RETROVIRUS-MEDIATED TRANSFER OF AN ANGIOTENSIN TYPE-I RECEPTOR (AT(1)-R) ANTISENSE SEQUENCE DECREASES AT(1)-RS AND ANGIOTENSIN-II ACTION IN ASTROGLIAL AND NEURONAL CELLS IN PRIMARY CULTURES FROM THE BRAIN

The AT(1)-R has been implicated in many cellular and physiological actions of angiotensin II (AII) in the brain. A retrovirus vector (LNSV) containing an AT(1B)-R antisense sequence (AT(1B)-AS) (termed LNSV-AT(1B)-AS) was constructed and used to determine the feasibility of using viral-mediated gene transfer to control AT(1)-Rs and AII actions in astroglial and neuronal cells in primary cultures from rat brain. Briefly, a 1.26-kb antisense sequence corresponding to nt -132 to +1128 of AT(1)-R cDNA was cloned into the LNSV vector, the vector was transfected into PA317 cells, and transfected cells were selected in G418. Incubation of brain cells with culture medium containing LNSV-AT(1B)-AS viral particles showed that AT(1B)-AS was integrated into the genome and transcribed in brain cells.
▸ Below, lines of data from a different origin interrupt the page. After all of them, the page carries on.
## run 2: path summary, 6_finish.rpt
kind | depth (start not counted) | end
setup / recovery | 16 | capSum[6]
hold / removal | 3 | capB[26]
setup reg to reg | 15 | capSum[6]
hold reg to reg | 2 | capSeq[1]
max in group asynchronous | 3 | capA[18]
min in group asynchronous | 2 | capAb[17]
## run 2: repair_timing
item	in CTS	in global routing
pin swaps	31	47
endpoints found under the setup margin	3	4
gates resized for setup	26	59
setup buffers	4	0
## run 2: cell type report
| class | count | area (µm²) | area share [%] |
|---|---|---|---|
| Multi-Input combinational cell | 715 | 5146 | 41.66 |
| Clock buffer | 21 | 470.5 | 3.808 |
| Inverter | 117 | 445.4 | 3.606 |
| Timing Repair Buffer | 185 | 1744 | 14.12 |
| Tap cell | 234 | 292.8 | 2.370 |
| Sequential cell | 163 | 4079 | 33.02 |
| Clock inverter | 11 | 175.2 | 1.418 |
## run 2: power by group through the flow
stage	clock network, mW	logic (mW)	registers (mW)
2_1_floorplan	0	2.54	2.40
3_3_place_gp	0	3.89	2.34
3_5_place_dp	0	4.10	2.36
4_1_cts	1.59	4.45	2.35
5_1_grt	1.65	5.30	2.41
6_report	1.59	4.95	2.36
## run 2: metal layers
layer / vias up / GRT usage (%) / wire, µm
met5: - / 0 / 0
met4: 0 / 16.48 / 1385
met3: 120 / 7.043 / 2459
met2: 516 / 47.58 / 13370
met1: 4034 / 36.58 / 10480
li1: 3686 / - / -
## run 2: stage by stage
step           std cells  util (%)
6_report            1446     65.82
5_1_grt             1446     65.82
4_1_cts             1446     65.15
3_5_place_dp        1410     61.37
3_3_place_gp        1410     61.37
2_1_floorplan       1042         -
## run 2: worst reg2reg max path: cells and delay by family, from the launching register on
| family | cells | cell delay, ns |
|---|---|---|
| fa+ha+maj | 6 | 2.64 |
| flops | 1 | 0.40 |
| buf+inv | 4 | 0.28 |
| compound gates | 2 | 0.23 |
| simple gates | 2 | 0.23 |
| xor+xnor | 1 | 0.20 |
This was associated with a significant decrease in AT(1)-Rs and in the AII-stimulated increase of c-fos mRNA, a measure of AT(1)-R function. These observations show that the AT(1B)-AS gene can be transferred into astroglial cells in culture by LNSV and that such a transfer inhibits AT(1)-Rs and the AII stimulation of cellular activities. In addition, the usefulness of this approach to study AII-dependent pathophysiology in primary neuronal cultures from brain, in particular, is established.